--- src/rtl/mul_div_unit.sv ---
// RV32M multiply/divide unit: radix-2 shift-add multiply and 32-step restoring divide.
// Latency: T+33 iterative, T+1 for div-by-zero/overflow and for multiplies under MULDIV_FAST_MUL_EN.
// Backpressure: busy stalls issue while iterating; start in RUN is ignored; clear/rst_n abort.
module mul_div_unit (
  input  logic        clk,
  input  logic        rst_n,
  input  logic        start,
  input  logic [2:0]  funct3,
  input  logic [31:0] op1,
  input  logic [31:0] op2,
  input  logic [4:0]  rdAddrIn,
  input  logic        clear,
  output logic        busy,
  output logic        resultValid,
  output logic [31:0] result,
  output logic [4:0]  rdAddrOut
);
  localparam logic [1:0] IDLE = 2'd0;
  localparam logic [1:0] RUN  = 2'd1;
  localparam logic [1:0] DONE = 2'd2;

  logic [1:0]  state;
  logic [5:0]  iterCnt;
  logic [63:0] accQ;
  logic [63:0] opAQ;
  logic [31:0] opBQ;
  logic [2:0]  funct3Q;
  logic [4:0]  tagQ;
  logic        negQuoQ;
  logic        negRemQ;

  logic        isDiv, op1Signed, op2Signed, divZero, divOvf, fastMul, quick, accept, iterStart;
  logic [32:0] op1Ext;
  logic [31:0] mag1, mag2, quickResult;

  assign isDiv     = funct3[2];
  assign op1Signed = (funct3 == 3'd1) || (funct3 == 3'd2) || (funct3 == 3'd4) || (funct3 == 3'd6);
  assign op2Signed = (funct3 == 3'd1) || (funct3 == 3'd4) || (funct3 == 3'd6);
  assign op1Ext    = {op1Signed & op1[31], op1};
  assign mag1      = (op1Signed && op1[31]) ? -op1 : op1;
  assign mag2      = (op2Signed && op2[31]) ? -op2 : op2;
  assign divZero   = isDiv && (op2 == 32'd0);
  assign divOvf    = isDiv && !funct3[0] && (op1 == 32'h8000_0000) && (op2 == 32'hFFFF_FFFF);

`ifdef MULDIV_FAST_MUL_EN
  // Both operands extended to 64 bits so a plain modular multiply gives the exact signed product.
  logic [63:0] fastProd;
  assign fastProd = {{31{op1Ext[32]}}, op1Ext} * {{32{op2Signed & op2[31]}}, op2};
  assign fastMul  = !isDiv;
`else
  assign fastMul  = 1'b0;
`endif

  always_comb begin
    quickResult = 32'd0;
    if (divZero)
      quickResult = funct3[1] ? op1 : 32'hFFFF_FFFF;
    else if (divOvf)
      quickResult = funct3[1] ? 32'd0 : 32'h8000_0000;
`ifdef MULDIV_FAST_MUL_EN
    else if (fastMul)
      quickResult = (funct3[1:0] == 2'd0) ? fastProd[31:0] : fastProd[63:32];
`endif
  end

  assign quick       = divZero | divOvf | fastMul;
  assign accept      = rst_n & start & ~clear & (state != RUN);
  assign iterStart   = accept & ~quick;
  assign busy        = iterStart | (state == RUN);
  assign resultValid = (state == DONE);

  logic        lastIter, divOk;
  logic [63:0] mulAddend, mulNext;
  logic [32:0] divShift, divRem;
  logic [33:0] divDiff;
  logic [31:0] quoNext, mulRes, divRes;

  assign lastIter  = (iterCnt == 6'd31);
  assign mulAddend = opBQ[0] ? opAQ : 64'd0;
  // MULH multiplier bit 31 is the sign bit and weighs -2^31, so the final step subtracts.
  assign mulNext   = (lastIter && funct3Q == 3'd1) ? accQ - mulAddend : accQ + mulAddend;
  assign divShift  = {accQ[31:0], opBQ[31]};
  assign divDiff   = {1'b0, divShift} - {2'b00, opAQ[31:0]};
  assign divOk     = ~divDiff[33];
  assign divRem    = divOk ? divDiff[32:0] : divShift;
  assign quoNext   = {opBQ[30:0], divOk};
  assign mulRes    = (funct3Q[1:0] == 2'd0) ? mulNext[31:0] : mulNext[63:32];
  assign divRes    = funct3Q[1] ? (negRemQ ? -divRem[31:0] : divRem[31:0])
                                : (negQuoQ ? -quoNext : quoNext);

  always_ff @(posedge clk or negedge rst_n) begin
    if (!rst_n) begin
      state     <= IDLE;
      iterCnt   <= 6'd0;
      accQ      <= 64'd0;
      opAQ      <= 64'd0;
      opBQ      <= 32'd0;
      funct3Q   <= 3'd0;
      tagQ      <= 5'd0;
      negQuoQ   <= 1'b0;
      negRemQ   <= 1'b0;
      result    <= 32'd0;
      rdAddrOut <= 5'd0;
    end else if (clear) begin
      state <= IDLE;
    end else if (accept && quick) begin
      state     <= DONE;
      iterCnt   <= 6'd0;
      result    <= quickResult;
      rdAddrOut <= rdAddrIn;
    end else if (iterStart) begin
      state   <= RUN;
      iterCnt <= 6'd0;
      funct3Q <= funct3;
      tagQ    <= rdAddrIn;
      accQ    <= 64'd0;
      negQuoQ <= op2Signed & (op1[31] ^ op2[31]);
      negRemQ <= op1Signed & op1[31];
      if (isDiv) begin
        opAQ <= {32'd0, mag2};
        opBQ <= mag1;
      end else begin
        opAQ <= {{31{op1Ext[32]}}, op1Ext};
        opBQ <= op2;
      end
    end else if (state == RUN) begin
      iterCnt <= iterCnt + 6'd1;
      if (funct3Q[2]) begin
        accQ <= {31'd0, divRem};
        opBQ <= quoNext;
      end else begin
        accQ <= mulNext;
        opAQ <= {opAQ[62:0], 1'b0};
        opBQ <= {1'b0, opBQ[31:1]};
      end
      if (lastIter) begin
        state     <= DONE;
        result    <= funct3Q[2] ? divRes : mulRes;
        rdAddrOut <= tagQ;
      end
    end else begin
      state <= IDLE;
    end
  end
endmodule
+++++
From the line that contains "negRemQ <= op1Signed & op1[31];" to the last line of the material above, repeat every line exactly, keeping both the first and the last.

ANSWER BOX:
      negRemQ <= op1Signed & op1[31];
      if (isDiv) begin
        opAQ <= {32'd0, mag2};
        opBQ <= mag1;
      end else begin
        opAQ <= {{31{op1Ext[32]}}, op1Ext};
        opBQ <= op2;
      end
    end else if (state == RUN) begin
      iterCnt <= iterCnt + 6'd1;
      if (funct3Q[2]) begin
        accQ <= {31'd0, divRem};
        opBQ <= quoNext;
      end else begin
        accQ <= mulNext;
        opAQ <= {opAQ[62:0], 1'b0};
        opBQ <= {1'b0, opBQ[31:1]};
      end
      if (lastIter) begin
        state     <= DONE;
        result    <= funct3Q[2] ? divRes : mulRes;
        rdAddrOut <= tagQ;
      end
    end else begin
      state <= IDLE;
    end
  end
endmodule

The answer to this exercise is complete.